All of the entries should be returned without a single change.

■ ■ ■

File: src/rtl/accel_pkg.sv
// -----------------------------------------------------------------------------
// accel_pkg
//   Shared constants and types for the accelerator output path. The controller,
//   the output-buffer wrapper and output_drain all import this package so the
//   output-buffer geometry is defined in exactly one place.
//   OB_AW         : output-buffer word-address width
//   ACC_DW        : accelerator data word width
//   drain_state_t : output_drain FSM encoding
// -----------------------------------------------------------------------------
package accel_pkg;

    localparam int unsigned OB_AW  = 17;
    localparam int unsigned ACC_DW = 512;

    // Prefixed literals: the bare name DONE is also a port of output_drain.
    typedef enum logic [1:0] {
        DRAIN_IDLE = 2'd0,
        DRAIN_RUN  = 2'd1,
        DRAIN_DONE = 2'd2
    } drain_state_t;

endpackage
**src/rtl/clk_div_buf.sv**
```systemverilog
// clk_div_buf: reference-clock buffer with per-channel glitch-free programmable dividers
module clk_div_buf #(
  parameter int NUM_CH    = 2,
  parameter int DIV_W     = 4,
  parameter int DIV_RESET = 2
) (
  input  logic                    I,
  input  logic                    CLR,
  input  logic                    IB,
  input  logic                    CEB,
  output logic                    O,
  input  logic [NUM_CH-1:0]       CE,
  input  logic [NUM_CH*DIV_W-1:0] DIV,
  output logic [NUM_CH-1:0]       ODIV,
  output logic [NUM_CH-1:0]       TC,
  output logic [NUM_CH-1:0]       RUN
);
  typedef enum logic {S_IDLE, S_RUN} state_t;
  logic unused;
  assign unused = IB;
  assign O = CEB ? 1'b0 : I;
  for (genvar k = 0; k < NUM_CH; k++) begin : g_ch
    state_t st;
    logic [DIV_W-1:0] cnt, dl, d_raw, deff, cnt1;
    logic [DIV_W:0] h;
    logic last, odiv, tc, run;
    assign d_raw = DIV[k*DIV_W +: DIV_W];
    assign deff  = (d_raw[DIV_W-1:1] == '0) ? DIV_W'(2) : d_raw;
    assign h     = ({1'b0, dl} + 1'b1) >> 1;
    assign cnt1  = cnt + 1'b1;
    assign last  = cnt == dl - 1'b1;
    always_ff @(posedge I)
      if (CLR) begin
        st   <= S_IDLE;
        cnt  <= '0;
        dl   <= DIV_W'(DIV_RESET);
        odiv <= 1'b0;
        tc   <= 1'b0;
        run  <= 1'b0;
      end else if (st == S_IDLE) begin
        tc <= 1'b0;
        if (CE[k]) begin
          st   <= S_RUN;
          cnt  <= '0;
          dl   <= deff;
          odiv <= 1'b1;
          run  <= 1'b1;
        end
      end else if (!last) begin
        cnt  <= cnt1;
        odiv <= {1'b0, cnt1} < h;
        tc   <= cnt1 == dl - 1'b1;
      end else if (CE[k]) begin
        cnt  <= '0;
        dl   <= deff;
        odiv <= 1'b1;
        tc   <= 1'b0;
      end else begin
        st   <= S_IDLE;
        cnt  <= '0;
        odiv <= 1'b0;
        tc   <= 1'b0;
        run  <= 1'b0;
      end
    assign ODIV[k] = odiv;
    assign TC[k]   = tc;
    assign RUN[k]  = run;
  end
endmodule
```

■ ■ ■

Answer box:
File: src/rtl/accel_pkg.sv
// -----------------------------------------------------------------------------
// accel_pkg
//   Shared constants and types for the accelerator output path. The controller,
//   the output-buffer wrapper and output_drain all import this package so the
//   output-buffer geometry is defined in exactly one place.
//   OB_AW         : output-buffer word-address width
//   ACC_DW        : accelerator data word width
//   drain_state_t : output_drain FSM encoding
// -----------------------------------------------------------------------------
package accel_pkg;

    localparam int unsigned OB_AW  = 17;
    localparam int unsigned ACC_DW = 512;

    // Prefixed literals: the bare name DONE is also a port of output_drain.
    typedef enum logic [1:0] {
        DRAIN_IDLE = 2'd0,
        DRAIN_RUN  = 2'd1,
        DRAIN_DONE = 2'd2
    } drain_state_t;

endpackage
**src/rtl/clk_div_buf.sv**
```systemverilog
// clk_div_buf: reference-clock buffer with per-channel glitch-free programmable dividers
module clk_div_buf #(
  parameter int NUM_CH    = 2,
  parameter int DIV_W     = 4,
  parameter int DIV_RESET = 2
) (
  input  logic                    I,
  input  logic                    CLR,
  input  logic                    IB,
  input  logic                    CEB,
  output logic                    O,
  input  logic [NUM_CH-1:0]       CE,
  input  logic [NUM_CH*DIV_W-1:0] DIV,
  output logic [NUM_CH-1:0]       ODIV,
  output logic [NUM_CH-1:0]       TC,
  output logic [NUM_CH-1:0]       RUN
);
  typedef enum logic {S_IDLE, S_RUN} state_t;
  logic unused;
  assign unused = IB;
  assign O = CEB ? 1'b0 : I;
  for (genvar k = 0; k < NUM_CH; k++) begin : g_ch
    state_t st;
    logic [DIV_W-1:0] cnt, dl, d_raw, deff, cnt1;
    logic [DIV_W:0] h;
    logic last, odiv, tc, run;
    assign d_raw = DIV[k*DIV_W +: DIV_W];
    assign deff  = (d_raw[DIV_W-1:1] == '0) ? DIV_W'(2) : d_raw;
    assign h     = ({1'b0, dl} + 1'b1) >> 1;
    assign cnt1  = cnt + 1'b1;
    assign last  = cnt == dl - 1'b1;
    always_ff @(posedge I)
      if (CLR) begin
        st   <= S_IDLE;
        cnt  <= '0;
        dl   <= DIV_W'(DIV_RESET);
        odiv <= 1'b0;
        tc   <= 1'b0;
        run  <= 1'b0;
      end else if (st == S_IDLE) begin
        tc <= 1'b0;
        if (CE[k]) begin
          st   <= S_RUN;
          cnt  <= '0;
          dl   <= deff;
          odiv <= 1'b1;
          run  <= 1'b1;
        end
      end else if (!last) begin
        cnt  <= cnt1;
        odiv <= {1'b0, cnt1} < h;
        tc   <= cnt1 == dl - 1'b1;
      end else if (CE[k]) begin
        cnt  <= '0;
        dl   <= deff;
        odiv <= 1'b1;
        tc   <= 1'b0;
      end else begin
        st   <= S_IDLE;
        cnt  <= '0;
        odiv <= 1'b0;
        tc   <= 1'b0;
        run  <= 1'b0;
      end
    assign ODIV[k] = odiv;
    assign TC[k]   = tc;
    assign RUN[k]  = run;
  end
endmodule
```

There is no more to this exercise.